## The task
Given the records below, would you repeat exactly the lines that begin at the one containing "tap: 402 / 0.0535" and end at the one containing "vic[0] | 2420 | 2 |", inclusive?

## Provided records
_ _ _
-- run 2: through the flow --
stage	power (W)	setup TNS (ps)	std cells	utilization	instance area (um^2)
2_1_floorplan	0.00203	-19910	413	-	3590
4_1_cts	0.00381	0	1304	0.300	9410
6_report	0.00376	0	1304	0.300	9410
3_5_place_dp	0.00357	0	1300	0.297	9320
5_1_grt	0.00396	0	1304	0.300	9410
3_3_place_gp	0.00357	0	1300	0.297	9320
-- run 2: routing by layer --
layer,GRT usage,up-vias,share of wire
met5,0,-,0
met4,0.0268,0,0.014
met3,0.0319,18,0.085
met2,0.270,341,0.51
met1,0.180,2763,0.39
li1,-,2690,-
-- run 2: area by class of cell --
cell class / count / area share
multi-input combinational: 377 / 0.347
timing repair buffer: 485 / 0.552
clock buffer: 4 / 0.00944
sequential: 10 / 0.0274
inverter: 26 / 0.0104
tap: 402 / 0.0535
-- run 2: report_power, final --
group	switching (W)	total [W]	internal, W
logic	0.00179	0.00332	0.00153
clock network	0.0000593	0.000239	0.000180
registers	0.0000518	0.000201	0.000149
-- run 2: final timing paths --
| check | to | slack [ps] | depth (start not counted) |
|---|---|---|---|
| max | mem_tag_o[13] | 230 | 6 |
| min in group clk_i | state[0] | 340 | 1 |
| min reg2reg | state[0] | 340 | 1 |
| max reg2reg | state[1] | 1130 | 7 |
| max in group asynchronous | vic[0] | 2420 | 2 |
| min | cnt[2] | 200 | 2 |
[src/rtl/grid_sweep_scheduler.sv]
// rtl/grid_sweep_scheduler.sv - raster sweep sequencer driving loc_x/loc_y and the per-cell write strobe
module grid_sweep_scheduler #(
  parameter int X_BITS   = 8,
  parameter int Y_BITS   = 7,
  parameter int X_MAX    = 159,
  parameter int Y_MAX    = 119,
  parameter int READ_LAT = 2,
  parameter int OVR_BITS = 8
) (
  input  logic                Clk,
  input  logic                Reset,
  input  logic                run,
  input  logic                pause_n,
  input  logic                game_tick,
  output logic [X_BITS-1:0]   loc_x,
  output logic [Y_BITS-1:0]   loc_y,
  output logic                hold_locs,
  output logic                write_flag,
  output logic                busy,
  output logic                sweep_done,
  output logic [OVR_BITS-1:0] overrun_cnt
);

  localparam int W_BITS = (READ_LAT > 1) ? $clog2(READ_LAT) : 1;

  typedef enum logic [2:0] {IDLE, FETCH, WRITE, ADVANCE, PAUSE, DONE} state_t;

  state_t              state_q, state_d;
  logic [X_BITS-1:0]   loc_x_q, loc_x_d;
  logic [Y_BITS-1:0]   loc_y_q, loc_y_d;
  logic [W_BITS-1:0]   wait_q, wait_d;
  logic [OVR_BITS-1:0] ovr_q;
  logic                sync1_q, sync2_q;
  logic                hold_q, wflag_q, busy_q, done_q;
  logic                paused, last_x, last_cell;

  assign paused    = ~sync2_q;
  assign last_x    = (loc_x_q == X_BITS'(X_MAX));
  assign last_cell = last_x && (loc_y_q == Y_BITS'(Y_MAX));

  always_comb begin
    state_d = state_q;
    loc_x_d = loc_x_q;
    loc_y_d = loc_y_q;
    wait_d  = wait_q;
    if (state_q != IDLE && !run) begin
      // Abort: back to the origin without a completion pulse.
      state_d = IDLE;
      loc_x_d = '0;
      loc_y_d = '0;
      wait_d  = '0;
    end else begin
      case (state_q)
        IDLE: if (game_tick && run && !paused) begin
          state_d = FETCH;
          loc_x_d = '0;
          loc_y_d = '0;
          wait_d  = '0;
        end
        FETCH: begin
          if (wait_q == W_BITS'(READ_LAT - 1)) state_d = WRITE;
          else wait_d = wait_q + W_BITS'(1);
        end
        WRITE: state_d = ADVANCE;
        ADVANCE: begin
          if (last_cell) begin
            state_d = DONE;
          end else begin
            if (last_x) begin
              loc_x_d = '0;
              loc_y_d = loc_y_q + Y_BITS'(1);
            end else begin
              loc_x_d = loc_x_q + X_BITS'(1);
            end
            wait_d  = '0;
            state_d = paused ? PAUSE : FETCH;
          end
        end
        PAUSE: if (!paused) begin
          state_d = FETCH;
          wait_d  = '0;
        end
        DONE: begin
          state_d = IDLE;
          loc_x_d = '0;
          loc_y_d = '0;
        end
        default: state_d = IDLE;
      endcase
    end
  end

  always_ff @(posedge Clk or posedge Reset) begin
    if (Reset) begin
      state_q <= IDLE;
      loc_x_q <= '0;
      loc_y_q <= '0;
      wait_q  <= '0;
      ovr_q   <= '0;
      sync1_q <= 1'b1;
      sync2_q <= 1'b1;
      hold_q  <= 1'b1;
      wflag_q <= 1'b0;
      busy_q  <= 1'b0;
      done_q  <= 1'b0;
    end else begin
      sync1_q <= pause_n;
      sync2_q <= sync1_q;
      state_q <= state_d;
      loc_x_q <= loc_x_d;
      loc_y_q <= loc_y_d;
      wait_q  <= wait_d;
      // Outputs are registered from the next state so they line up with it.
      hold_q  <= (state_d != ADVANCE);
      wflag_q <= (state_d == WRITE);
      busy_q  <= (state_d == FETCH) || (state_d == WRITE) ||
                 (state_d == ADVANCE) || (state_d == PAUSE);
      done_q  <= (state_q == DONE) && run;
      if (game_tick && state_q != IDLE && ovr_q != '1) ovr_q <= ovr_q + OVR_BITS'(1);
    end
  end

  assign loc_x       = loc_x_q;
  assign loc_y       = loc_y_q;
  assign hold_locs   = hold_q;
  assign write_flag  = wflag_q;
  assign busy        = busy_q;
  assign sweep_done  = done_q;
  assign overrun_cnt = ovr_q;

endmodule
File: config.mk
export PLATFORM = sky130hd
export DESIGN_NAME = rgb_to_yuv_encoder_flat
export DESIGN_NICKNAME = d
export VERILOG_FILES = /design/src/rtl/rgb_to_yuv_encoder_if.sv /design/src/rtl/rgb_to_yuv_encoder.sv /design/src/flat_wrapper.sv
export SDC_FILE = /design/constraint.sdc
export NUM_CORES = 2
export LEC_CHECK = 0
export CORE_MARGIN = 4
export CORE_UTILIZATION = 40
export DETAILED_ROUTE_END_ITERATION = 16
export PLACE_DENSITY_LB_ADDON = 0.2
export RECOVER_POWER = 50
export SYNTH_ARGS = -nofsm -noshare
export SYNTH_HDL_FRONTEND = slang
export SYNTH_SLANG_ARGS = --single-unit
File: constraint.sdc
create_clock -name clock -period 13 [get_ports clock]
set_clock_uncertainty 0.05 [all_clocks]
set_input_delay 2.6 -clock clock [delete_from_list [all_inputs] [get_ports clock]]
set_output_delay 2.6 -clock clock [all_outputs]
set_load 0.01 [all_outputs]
_ _ _
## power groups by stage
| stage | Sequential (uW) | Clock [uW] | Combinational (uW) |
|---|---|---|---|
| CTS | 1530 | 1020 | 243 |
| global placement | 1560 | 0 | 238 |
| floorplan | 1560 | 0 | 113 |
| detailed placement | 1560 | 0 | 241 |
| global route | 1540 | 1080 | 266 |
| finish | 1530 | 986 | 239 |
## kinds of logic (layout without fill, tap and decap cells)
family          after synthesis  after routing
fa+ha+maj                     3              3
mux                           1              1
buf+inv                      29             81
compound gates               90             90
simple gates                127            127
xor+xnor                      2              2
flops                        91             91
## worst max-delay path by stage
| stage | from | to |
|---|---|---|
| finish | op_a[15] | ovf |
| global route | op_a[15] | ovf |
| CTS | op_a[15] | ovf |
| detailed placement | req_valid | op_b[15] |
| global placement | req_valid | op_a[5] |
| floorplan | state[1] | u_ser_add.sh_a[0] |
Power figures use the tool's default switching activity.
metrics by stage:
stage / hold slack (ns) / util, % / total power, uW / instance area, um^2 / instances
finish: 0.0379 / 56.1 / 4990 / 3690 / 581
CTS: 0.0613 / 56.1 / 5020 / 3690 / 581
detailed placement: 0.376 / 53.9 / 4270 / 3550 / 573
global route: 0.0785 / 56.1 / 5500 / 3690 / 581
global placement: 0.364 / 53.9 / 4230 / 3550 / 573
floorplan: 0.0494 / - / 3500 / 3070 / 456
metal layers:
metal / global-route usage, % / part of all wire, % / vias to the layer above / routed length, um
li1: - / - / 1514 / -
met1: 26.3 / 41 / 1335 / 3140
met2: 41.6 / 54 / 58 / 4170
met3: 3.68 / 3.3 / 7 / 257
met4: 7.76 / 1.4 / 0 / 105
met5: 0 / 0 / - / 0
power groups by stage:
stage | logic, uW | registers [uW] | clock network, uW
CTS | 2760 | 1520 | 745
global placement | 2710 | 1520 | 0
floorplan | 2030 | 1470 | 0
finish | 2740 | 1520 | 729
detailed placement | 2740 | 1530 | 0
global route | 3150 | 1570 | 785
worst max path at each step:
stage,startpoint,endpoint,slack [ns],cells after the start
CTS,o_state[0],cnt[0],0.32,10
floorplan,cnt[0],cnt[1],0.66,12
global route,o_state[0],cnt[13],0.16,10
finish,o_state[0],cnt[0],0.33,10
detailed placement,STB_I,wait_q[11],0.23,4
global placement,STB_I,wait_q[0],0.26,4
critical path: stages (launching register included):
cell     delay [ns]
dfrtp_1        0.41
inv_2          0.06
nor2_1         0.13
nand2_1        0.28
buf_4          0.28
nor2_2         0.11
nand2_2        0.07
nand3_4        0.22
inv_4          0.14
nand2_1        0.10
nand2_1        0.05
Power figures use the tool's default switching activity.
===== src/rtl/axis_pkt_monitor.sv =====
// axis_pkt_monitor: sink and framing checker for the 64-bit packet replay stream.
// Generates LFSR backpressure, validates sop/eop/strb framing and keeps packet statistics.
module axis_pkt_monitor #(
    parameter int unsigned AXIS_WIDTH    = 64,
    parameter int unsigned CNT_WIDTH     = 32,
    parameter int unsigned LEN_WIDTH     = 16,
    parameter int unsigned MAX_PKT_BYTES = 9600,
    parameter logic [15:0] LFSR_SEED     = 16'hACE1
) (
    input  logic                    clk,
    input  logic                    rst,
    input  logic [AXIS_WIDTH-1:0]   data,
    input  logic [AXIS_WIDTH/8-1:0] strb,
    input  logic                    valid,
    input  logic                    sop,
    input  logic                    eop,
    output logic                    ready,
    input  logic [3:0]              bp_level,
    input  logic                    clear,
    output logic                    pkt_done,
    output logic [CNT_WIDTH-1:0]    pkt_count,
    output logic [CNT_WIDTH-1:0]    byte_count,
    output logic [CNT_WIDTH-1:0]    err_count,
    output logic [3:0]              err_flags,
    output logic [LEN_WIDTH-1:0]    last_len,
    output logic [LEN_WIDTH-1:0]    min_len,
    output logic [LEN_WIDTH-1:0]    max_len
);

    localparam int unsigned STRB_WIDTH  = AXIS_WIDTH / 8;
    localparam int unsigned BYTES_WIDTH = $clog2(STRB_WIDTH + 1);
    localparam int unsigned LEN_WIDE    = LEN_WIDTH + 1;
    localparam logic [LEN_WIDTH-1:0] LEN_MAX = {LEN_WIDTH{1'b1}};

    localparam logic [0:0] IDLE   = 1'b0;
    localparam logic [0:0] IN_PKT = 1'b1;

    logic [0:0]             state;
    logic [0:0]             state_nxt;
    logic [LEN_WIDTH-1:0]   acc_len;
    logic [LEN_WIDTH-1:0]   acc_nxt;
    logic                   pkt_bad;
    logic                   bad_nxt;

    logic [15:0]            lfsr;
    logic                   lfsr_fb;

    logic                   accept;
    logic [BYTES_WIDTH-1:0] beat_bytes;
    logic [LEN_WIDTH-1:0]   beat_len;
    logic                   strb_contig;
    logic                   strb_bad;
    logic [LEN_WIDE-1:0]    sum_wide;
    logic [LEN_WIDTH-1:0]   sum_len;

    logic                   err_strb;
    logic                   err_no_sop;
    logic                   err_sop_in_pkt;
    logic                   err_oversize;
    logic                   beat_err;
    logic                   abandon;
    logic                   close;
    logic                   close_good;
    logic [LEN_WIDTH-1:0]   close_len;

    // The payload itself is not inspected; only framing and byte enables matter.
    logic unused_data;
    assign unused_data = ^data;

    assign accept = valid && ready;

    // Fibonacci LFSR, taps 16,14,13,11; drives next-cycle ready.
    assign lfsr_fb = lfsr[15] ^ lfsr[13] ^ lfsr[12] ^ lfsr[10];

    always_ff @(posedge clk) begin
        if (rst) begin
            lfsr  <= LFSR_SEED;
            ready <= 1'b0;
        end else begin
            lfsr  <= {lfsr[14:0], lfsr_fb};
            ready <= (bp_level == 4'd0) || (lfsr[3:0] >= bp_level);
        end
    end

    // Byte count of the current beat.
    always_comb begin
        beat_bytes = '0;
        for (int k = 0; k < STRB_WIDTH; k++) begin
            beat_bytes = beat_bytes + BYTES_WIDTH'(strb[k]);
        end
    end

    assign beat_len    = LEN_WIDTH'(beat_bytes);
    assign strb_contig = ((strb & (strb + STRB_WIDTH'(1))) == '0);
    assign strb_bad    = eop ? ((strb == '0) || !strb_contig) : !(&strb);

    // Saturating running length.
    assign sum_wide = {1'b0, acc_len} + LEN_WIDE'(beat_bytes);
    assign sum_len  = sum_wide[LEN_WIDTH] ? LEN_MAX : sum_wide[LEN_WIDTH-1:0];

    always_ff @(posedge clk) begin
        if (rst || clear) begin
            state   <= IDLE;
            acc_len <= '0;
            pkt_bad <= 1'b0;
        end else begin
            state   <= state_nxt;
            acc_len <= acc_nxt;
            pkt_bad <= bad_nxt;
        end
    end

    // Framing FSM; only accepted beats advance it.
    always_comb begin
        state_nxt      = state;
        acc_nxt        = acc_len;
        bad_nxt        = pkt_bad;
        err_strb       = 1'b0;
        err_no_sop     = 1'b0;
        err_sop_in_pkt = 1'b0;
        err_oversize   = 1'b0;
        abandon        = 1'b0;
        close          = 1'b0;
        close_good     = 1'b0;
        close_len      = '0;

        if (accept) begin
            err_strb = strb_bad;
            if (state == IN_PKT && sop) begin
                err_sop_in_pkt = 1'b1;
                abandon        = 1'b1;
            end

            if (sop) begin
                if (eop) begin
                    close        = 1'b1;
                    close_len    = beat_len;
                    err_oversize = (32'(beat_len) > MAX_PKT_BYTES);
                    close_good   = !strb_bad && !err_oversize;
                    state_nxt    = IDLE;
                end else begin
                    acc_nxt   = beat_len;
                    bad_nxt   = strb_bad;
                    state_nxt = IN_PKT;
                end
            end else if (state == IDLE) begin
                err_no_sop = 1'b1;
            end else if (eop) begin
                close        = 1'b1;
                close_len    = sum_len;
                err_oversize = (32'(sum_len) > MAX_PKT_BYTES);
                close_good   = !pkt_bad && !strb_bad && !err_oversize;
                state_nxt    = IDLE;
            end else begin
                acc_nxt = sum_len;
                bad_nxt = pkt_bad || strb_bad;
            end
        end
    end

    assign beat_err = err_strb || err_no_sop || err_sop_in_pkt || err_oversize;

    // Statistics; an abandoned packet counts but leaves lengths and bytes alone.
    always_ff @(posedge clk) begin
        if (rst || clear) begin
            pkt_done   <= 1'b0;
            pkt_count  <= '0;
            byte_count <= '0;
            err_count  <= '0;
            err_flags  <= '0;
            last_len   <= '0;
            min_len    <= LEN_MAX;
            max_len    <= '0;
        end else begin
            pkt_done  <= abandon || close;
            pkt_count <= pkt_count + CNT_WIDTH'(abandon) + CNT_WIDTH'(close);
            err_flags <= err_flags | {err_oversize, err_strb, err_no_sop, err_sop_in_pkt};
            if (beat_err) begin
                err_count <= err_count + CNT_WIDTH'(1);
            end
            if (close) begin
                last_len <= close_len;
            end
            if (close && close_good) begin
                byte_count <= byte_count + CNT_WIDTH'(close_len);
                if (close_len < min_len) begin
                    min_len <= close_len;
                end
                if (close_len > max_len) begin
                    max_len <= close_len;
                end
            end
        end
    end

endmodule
_ _ _
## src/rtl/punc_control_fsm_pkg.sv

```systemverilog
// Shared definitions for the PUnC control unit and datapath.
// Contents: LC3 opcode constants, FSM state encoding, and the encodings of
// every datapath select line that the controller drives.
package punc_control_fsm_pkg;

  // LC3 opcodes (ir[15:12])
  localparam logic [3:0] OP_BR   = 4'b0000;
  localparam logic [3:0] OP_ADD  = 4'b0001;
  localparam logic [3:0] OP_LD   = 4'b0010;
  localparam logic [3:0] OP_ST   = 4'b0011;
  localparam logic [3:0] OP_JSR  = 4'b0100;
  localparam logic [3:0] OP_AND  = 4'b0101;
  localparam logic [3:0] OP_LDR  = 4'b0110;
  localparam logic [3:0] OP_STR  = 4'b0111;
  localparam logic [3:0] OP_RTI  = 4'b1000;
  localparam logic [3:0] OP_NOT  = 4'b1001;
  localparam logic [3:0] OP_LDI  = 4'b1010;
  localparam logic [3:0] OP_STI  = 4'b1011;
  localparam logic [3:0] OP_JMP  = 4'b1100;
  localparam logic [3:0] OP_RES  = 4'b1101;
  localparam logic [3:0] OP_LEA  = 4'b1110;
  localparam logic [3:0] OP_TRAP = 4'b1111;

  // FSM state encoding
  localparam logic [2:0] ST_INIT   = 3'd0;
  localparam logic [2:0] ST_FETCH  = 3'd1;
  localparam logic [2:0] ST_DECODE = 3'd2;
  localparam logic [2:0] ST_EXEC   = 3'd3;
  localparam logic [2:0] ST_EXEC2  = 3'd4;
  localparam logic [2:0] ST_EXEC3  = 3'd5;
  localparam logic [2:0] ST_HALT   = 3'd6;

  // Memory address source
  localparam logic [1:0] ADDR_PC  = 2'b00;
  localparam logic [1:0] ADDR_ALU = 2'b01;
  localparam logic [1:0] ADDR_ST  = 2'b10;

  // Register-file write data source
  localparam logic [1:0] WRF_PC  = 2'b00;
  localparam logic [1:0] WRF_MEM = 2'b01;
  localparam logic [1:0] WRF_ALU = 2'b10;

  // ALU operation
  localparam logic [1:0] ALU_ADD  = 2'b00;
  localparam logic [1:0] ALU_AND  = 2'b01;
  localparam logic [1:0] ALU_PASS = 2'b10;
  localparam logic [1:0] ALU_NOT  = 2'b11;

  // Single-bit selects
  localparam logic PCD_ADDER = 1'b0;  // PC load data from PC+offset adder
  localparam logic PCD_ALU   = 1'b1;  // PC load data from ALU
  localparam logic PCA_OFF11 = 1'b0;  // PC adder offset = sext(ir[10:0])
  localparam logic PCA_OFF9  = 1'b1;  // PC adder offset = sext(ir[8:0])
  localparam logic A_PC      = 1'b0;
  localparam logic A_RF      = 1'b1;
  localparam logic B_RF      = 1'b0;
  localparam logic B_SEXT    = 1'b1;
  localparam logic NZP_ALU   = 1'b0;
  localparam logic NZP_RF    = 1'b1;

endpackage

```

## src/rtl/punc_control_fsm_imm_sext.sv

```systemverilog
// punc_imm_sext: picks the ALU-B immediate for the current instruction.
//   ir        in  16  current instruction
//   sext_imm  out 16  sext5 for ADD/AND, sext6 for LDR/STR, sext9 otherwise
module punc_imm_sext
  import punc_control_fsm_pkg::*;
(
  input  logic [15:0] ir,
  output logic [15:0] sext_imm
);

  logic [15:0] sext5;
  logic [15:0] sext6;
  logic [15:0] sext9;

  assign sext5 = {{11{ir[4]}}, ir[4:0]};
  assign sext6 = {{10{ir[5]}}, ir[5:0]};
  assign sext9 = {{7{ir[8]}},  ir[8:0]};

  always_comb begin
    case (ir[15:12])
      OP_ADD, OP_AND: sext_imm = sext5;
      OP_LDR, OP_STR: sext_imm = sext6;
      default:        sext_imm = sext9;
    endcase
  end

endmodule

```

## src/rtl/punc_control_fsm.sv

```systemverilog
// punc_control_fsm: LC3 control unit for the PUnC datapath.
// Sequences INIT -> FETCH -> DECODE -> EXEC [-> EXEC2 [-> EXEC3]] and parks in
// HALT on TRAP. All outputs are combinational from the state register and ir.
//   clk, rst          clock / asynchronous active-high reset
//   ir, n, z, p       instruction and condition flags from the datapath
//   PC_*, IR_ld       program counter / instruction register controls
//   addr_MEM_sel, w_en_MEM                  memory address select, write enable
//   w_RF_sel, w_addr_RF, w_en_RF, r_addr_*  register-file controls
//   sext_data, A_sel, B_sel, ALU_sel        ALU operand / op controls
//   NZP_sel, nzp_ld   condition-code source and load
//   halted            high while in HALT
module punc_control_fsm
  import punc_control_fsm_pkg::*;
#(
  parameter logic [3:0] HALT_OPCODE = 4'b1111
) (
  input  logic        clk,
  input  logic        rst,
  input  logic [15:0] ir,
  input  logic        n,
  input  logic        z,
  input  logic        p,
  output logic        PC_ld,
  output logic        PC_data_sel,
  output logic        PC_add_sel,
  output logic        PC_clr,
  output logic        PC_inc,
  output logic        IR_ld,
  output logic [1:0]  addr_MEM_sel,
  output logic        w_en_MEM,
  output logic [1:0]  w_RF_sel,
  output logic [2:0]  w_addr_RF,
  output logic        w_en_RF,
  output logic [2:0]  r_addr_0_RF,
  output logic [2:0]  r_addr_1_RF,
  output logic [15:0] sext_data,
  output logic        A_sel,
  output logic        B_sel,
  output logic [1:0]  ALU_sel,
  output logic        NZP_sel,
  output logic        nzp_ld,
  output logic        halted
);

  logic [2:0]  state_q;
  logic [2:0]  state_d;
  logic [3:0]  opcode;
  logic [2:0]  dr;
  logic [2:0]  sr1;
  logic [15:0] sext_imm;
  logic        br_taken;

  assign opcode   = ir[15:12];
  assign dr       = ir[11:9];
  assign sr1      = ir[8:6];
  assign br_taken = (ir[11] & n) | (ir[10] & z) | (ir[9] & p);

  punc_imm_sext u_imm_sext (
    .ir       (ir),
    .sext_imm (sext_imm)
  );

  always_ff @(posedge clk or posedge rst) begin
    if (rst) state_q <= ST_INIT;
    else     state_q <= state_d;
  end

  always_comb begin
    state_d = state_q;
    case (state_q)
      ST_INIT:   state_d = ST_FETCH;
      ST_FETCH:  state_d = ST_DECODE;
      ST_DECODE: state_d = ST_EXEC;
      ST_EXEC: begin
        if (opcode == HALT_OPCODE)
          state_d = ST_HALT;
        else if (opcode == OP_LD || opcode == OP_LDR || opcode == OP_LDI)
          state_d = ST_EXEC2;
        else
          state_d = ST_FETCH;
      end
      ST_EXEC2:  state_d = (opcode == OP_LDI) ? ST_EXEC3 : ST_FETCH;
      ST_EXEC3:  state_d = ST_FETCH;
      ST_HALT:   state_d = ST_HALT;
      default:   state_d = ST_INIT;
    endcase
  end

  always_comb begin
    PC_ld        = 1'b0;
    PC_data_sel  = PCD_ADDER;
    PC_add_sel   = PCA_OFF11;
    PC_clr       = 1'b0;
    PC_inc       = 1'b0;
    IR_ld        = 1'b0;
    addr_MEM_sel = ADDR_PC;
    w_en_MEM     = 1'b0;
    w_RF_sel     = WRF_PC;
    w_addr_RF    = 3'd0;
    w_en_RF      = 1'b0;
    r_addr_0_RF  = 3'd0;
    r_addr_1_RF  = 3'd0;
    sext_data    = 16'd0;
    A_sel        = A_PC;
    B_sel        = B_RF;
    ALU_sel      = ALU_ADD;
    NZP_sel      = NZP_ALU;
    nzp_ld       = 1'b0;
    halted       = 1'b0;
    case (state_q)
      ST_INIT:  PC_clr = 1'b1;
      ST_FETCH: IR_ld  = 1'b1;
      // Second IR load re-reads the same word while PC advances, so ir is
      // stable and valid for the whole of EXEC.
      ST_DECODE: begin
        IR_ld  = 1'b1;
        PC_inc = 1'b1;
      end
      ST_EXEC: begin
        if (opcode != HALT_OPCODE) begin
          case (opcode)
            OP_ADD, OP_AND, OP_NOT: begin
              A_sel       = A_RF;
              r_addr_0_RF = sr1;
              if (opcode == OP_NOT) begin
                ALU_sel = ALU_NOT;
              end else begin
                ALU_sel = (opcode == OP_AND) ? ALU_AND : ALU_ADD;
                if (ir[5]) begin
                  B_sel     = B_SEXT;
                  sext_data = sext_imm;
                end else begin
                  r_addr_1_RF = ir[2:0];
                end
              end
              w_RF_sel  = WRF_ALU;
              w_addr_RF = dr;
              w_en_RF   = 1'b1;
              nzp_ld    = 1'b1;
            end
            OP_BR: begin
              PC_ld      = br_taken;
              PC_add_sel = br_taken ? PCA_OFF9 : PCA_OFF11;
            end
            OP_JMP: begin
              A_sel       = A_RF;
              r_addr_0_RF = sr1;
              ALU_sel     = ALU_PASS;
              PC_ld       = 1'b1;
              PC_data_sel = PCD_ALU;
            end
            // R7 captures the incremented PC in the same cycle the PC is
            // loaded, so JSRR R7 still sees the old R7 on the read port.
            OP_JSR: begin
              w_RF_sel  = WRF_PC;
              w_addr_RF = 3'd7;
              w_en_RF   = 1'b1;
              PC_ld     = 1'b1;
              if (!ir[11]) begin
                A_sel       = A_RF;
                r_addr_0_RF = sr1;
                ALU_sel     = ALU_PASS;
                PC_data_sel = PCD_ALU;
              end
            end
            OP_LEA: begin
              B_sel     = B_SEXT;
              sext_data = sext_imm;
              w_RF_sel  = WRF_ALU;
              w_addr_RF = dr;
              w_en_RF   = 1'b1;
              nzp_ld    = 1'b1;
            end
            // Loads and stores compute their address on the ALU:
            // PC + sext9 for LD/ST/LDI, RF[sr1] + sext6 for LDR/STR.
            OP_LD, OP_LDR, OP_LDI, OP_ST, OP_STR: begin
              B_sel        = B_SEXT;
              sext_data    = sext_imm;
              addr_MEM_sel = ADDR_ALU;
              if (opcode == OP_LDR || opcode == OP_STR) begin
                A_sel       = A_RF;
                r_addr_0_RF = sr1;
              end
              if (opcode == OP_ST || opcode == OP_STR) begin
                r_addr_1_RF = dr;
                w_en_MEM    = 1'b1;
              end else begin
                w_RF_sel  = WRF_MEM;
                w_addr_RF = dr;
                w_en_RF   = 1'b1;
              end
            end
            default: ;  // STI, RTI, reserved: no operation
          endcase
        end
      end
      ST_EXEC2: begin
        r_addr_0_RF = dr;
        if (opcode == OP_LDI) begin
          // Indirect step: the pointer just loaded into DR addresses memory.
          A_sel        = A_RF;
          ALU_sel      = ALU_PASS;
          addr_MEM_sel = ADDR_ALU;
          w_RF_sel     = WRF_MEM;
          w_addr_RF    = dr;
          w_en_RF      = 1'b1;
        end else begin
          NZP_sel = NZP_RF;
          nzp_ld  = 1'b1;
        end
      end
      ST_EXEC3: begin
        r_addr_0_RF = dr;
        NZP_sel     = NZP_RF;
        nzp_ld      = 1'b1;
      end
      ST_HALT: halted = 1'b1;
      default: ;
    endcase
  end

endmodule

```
_ _ _
## Response
tap: 402 / 0.0535
-- run 2: report_power, final --
group	switching (W)	total [W]	internal, W
logic	0.00179	0.00332	0.00153
clock network	0.0000593	0.000239	0.000180
registers	0.0000518	0.000201	0.000149
-- run 2: final timing paths --
| check | to | slack [ps] | depth (start not counted) |
|---|---|---|---|
| max | mem_tag_o[13] | 230 | 6 |
| min in group clk_i | state[0] | 340 | 1 |
| min reg2reg | state[0] | 340 | 1 |
| max reg2reg | state[1] | 1130 | 7 |
| max in group asynchronous | vic[0] | 2420 | 2 |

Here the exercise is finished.